→ **Source data**:

== Segment start ==

[src/rtl/timer_pkg.sv]
// Package: shared widths and the control word layout for the reload timer.
// Assumes: tap select width is wide enough to name every prescaler bit.
package timer_pkg;
    localparam int CNT_W  = 8;
    localparam int PSC_W  = 7;
    localparam int TAP_W  = $clog2(PSC_W + 1);
    localparam int CTRL_W = TAP_W + 3;

    typedef struct packed {
        logic             force_rl;  // bit 5: force reload, self-clearing
        logic             src_ext;   // bit 4: 1 = external frequency input
        logic [TAP_W-1:0] tap;       // bits 3:1: prescaler tap n
        logic             enable;    // bit 0: counter and prescaler run
    } ctrl_t;
endpackage

[src/rtl/timer_tick_source.sv]
// Module: picks the source tick for the prescaler.
// With the system clock selected, every cycle is a tick. With the external
// input selected, the input goes through a synchronizer chain and each
// rising edge becomes one tick of one cycle.
// Assumes: the external input is asynchronous and slower than clk / 2.
module timer_tick_source #(
    parameter int SYNC_STAGES = 2
) (
    input  logic clk,
    input  logic rst_n,
    input  logic ext_i,
    input  logic sel_ext_i,
    output logic tick_o
);
    localparam int MSB = SYNC_STAGES - 1;

    logic [SYNC_STAGES-1:0] sync_q;
    logic                   prev_q;
    logic                   ext_edge;

    // Synchronizer chain plus delayed copy for edge detection.
    always_ff @(posedge clk) begin
        if (!rst_n) begin
            sync_q <= '0;
            prev_q <= 1'b0;
        end else begin
            sync_q <= {sync_q[SYNC_STAGES-2:0], ext_i};
            prev_q <= sync_q[MSB];
        end
    end

    // Rising edge of the synchronized input.
    always_comb ext_edge = sync_q[MSB] & ~prev_q;

    // Source tick: every cycle, or one cycle per external rising edge.
    always_comb tick_o = sel_ext_i ? ext_edge : 1'b1;

    // an external edge never yields two ticks in a row.
    a_r8_single_edge_tick: assert property (@(posedge clk) disable iff (!rst_n)
        ext_edge |=> !ext_edge);
endmodule

[src/rtl/timer_prescaler.sv]
// Module: hidden binary prescaler with a tap select.
// It counts source ticks while enabled. It emits a counter tick when the low
// n bits are all ones on a source tick, which divides by 2^n.
// Assumes: clear has priority. Software cannot read or write the prescaler.
module timer_prescaler #(
    parameter int PSC_W = 7,
    parameter int TAP_W = 3
) (
    input  logic             clk,
    input  logic             rst_n,
    input  logic             en_i,
    input  logic             src_tick_i,
    input  logic             clr_i,
    input  logic [TAP_W-1:0] tap_i,
    output logic             tick_o
);
    logic [PSC_W-1:0] psc_q;
    logic [PSC_W-1:0] tap_mask;

    // Mask of the low n bits selected by the tap field.
    always_comb tap_mask = (PSC_W'(1) << tap_i) - PSC_W'(1);

    // Counter tick when every selected low bit is one.
    always_comb tick_o = en_i & src_tick_i & ((psc_q & tap_mask) == tap_mask);

    // Prescaler register: clear, advance on a source tick, or freeze.
    always_ff @(posedge clk) begin
        if (!rst_n)                  psc_q <= '0;
        else if (clr_i)              psc_q <= '0;
        else if (en_i && src_tick_i) psc_q <= psc_q + PSC_W'(1);
    end

    // a clear request leaves the prescaler at zero.
    a_r6_psc_cleared: assert property (@(posedge clk) disable iff (!rst_n)
        clr_i |=> (psc_q == '0));
    // a disabled prescaler holds its value.
    a_r5_psc_frozen: assert property (@(posedge clk) disable iff (!rst_n)
        (!en_i && !clr_i) |=> $stable(psc_q));
endmodule

[src/rtl/timer_regs.sv]
// Module: control word and reload register.
// The force bit clears itself on the edge where it acts, which needs the
// enable bit to be set. A control write in the same cycle takes priority.
// Assumes: write strobes are one cycle wide, in the clk domain.
module timer_regs
    import timer_pkg::*;
#(
    parameter int CNT_W = 8
) (
    input  logic             clk,
    input  logic             rst_n,
    input  logic             ctrl_wr_i,
    input  ctrl_t            ctrl_wdata_i,
    input  logic             reload_wr_i,
    input  logic [CNT_W-1:0] reload_wdata_i,
    output ctrl_t            ctrl_o,
    output logic [CNT_W-1:0] reload_o,
    output logic             force_go_o
);
    ctrl_t            ctrl_q;
    logic [CNT_W-1:0] reload_q;

    // The force request acts only when enable is also set.
    always_comb force_go_o = ctrl_q.force_rl & ctrl_q.enable;

    // Control word: software write, otherwise self-clear of the force bit.
    always_ff @(posedge clk) begin
        if (!rst_n)          ctrl_q <= '0;
        else if (ctrl_wr_i)  ctrl_q <= ctrl_wdata_i;
        else if (force_go_o) ctrl_q.force_rl <= 1'b0;
    end

    // Reload register: loaded only by software.
    always_ff @(posedge clk) begin
        if (!rst_n)           reload_q <= '0;
        else if (reload_wr_i) reload_q <= reload_wdata_i;
    end

    always_comb ctrl_o   = ctrl_q;
    always_comb reload_o = reload_q;

    // a force request that has acted is gone one cycle later.
    a_r7_force_selfclear: assert property (@(posedge clk) disable iff (!rst_n)
        (force_go_o && !ctrl_wr_i) |=> !ctrl_q.force_rl);
    // without enable, a pending force request stays.
    a_r7_force_pending: assert property (@(posedge clk) disable iff (!rst_n)
        (ctrl_q.force_rl && !ctrl_q.enable && !ctrl_wr_i) |=> ctrl_q.force_rl);
endmodule

[src/rtl/timer_counter.sv]
// Module: auto-reload up-counter.
// Priority: software load, then force reload, then tick. A tick at
// all-ones reloads and raises a one-cycle overflow flag.
// Assumes: the tick is already gated by enable and the prescaler.
module timer_counter #(
    parameter int CNT_W = 8
) (
    input  logic             clk,
    input  logic             rst_n,
    input  logic             load_i,
    input  logic [CNT_W-1:0] load_val_i,
    input  logic             force_i,
    input  logic [CNT_W-1:0] reload_i,
    input  logic             tick_i,
    output logic [CNT_W-1:0] cnt_o,
    output logic             ovf_o
);
    localparam logic [CNT_W-1:0] CNT_MAX = '1;

    logic [CNT_W-1:0] cnt_q;
    logic             ovf_q;

    // Count register and overflow flag, updated together.
    always_ff @(posedge clk) begin
        if (!rst_n) begin
            cnt_q <= '0;
            ovf_q <= 1'b0;
        end else begin
            ovf_q <= 1'b0;
            if (load_i) begin
                cnt_q <= load_val_i;
            end else if (force_i) begin
                cnt_q <= reload_i;
            end else if (tick_i) begin
                if (cnt_q == CNT_MAX) begin
                    cnt_q <= reload_i;
                    ovf_q <= 1'b1;
                end else begin
                    cnt_q <= cnt_q + CNT_W'(1);
                end
            end
        end
    end

    always_comb cnt_o = cnt_q;
    always_comb ovf_o = ovf_q;

    // an overflow pulse follows all-ones and shows the reload value.
    a_r4_ovf_reload: assert property (@(posedge clk) disable iff (!rst_n)
        ovf_q |-> ($past(cnt_q) == CNT_MAX && cnt_q == $past(reload_i)));
    // the pulse lasts one cycle when no further overflow can follow.
    a_r4_ovf_single: assert property (@(posedge clk) disable iff (!rst_n)
        (ovf_q && cnt_q != CNT_MAX) |=> !ovf_q);
    // a software load always wins and never signals overflow.
    a_r9_load_wins: assert property (@(posedge clk) disable iff (!rst_n)
        load_i |=> (cnt_q == $past(load_val_i) && !ovf_q));
    // with no tick, load or force, the count holds.
    a_r5_cnt_hold: assert property (@(posedge clk) disable iff (!rst_n)
        (!load_i && !force_i && !tick_i) |=> $stable(cnt_q));
endmodule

== Segment end ==

→ **Aim of the task**: Your answer should consist solely of the lines above from the line with "[src/rtl/timer_counter.sv]" to the line with "always_comb cnt_o = cnt_q;", both included, reproduced exactly.

→ **Reply to the exercise**:
[src/rtl/timer_counter.sv]
// Module: auto-reload up-counter.
// Priority: software load, then force reload, then tick. A tick at
// all-ones reloads and raises a one-cycle overflow flag.
// Assumes: the tick is already gated by enable and the prescaler.
module timer_counter #(
    parameter int CNT_W = 8
) (
    input  logic             clk,
    input  logic             rst_n,
    input  logic             load_i,
    input  logic [CNT_W-1:0] load_val_i,
    input  logic             force_i,
    input  logic [CNT_W-1:0] reload_i,
    input  logic             tick_i,
    output logic [CNT_W-1:0] cnt_o,
    output logic             ovf_o
);
    localparam logic [CNT_W-1:0] CNT_MAX = '1;

    logic [CNT_W-1:0] cnt_q;
    logic             ovf_q;

    // Count register and overflow flag, updated together.
    always_ff @(posedge clk) begin
        if (!rst_n) begin
            cnt_q <= '0;
            ovf_q <= 1'b0;
        end else begin
            ovf_q <= 1'b0;
            if (load_i) begin
                cnt_q <= load_val_i;
            end else if (force_i) begin
                cnt_q <= reload_i;
            end else if (tick_i) begin
                if (cnt_q == CNT_MAX) begin
                    cnt_q <= reload_i;
                    ovf_q <= 1'b1;
                end else begin
                    cnt_q <= cnt_q + CNT_W'(1);
                end
            end
        end
    end

    always_comb cnt_o = cnt_q;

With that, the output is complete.